БИОХИМИЯ, 2011, том 76, вып. 1, с. 188–200
УДК 547.963.057:577.24
Фотоактивируемые ДНК-аналоги субстратов системы эксцизионной репарации нуклеотидов и их взаимодействие с белками NER-компетентного экстракта клеток HeLa. Синтез и применение протяженных модельных ДНК
КЛЮЧЕВЫЕ СЛОВА: протяженные ДНК-дуплексы с объемными заместителями, белковые факторы предынцизионных комплексов NER, фотоаффинная модификация.
Аннотация
Синтезированы протяженные (размером 137 пар оснований (п.о.)) линейные ДНК-аналоги субстратов NER, представляющие собой дуплексы, содержащие во внутренних позициях нуклеотиды с объемными заместителями, имитирующими повреждение фторхлоразидопиридильной и флуоресцеиновой группировками, введенными с помощью спейсерных фрагментов по 4N– и 5C-положениям dC и dU (Fap-dC- и Flu-dU-ДНК), и ДНК, содержащая (+)-цис-стереоизомер бензо[a]пирен-N2-дезоксигуанидина (BP-dG-ДНК, 131 п.о.).

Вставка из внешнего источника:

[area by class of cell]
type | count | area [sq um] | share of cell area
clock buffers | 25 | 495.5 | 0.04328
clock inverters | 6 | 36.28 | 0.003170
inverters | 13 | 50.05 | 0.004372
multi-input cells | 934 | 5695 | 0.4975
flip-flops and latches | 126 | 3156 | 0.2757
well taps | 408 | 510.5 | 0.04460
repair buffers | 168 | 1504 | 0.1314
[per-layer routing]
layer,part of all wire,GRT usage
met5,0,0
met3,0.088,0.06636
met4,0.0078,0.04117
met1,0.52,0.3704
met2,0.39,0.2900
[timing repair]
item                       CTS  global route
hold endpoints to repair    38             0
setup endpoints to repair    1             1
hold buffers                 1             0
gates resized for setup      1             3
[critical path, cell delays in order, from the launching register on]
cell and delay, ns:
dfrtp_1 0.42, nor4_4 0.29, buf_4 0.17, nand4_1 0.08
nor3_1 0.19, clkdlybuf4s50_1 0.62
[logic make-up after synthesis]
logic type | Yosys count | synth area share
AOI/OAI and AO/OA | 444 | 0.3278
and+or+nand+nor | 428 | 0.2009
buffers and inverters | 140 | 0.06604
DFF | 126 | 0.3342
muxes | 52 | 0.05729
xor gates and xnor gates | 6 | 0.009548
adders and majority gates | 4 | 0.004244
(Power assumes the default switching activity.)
[src/rtl/alu4_pkg.sv]
// Shared definitions for the small ALU/divider blocks.
//   state_t       : FSM state encoding used by div4_seq (IDLE=0, RUN=1, DONE=2)
//   DEFAULT_WIDTH : default operand width in bits
package alu4_pkg;

    localparam int DEFAULT_WIDTH = 4;

    typedef enum logic [1:0] {
        IDLE = 2'd0,
        RUN  = 2'd1,
        DONE = 2'd2
    } state_t;

endpackage

[src/rtl/sub_borrow.sv]
// Combinational ripple-borrow subtractor: difference = a - b.
// Ports:
//   a, b        : W-bit unsigned operands
//   difference  : W-bit result (modulo 2^W)
//   borrow_out  : high when a < b
module sub_borrow #(
    parameter int W = 5
) (
    input  logic [W-1:0] a,
    input  logic [W-1:0] b,
    output logic [W-1:0] difference,
    output logic         borrow_out
);

    logic [W:0] borrow_chain;

    assign borrow_chain[0] = 1'b0;

    genvar gi;
    generate
        for (gi = 0; gi < W; gi++) begin : g_bit
            assign difference[gi]     = a[gi] ^ b[gi] ^ borrow_chain[gi];
            assign borrow_chain[gi+1] = (~a[gi] & b[gi]) |
                                        (~(a[gi] ^ b[gi]) & borrow_chain[gi]);
        end
    endgenerate

    assign borrow_out = borrow_chain[W];

endmodule
==> config.mk <==
export PLATFORM = sky130hd
export DESIGN_NAME = control_seq
export DESIGN_NICKNAME = d
export VERILOG_FILES = /design/src/rtl/control_seq.sv
export SDC_FILE = /design/constraint.sdc
export NUM_CORES = 1
export LEC_CHECK = 0
export BUFFER_PORTS_ARGS = -buffer_cell sky130_fd_sc_hd__buf_2
export CAP_MARGIN = 20
export CORE_MARGIN = 3
export CORE_UTILIZATION = 42
export CTS_CLUSTER_SIZE = 12
export DETAILED_ROUTE_END_ITERATION = 6
export GPL_TIMING_DRIVEN = 0
export PLACE_DENSITY_LB_ADDON = 0.15
export SYNTH_ARGS = -nofsm -noshare
export SYNTH_HDL_FRONTEND = slang
export SYNTH_SLANG_ARGS = --single-unit
export TNS_END_PERCENT = 1
==> constraint.sdc <==
create_clock -name clk -period 1.55 [get_ports clk]
set_clock_uncertainty 0.05 [all_clocks]
set_input_delay 0.0775 -clock clk [delete_from_list [all_inputs] [get_ports clk]]
set_output_delay 0.0775 -clock clk [all_outputs]
set_load 0.01 [all_outputs]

Исследовано взаимодействие модифицированных ДНК-дуплексов с белками в экстрактах клеток HeLa, содержащих основные компоненты белковых комплексов NER (NER-компетентного экстракта). Показано, что субстратные свойства модельных ДНК в реакции специфической эксцизии меняются в ряду Fap-dC-ДНК<<Flu-dU-ДНК<BP-dG-ДНК. При проведении экспериментов по аффинной модификации белков NER-компетентного экстракта Fаp-dC-ДНК (137 п.о.), содержащая [32Р]-метку в фотоактивном нуклеотиде, продемонстрировала свойства весьма эффективного и селективного зонда. Набор основных мишеней мечения включал в себя полипептиды экстракта с теми же значениями кажущихся молекулярных масс (35–90 кДа), что и при использовании более коротких (48 п.о.) Fap-dC-ДНК. Выявлены также белки с экстракта, способные специфически и эффективно взаимодействовать с протяженным аналогом субстрата NER. Электрофоретическая подвижность этих белков совпадала с подвижностями ДНК-связывающей субъединицы XPC-HR23B и PARP1 (~127 и ~115 кДа соответственно). С применением функционального теста, основанного на использовании NAD+, 115-кДа белок-мишень идентифицирован как PARP1. Полученные результаты позволяют рассматривать линейную Fap-dC-ДНК как нерепарируемый аналог субстрата, способный конкурировать с эффективными субстратами NER в связывании белков, ответственных за узнавание и эксцизию повреждения.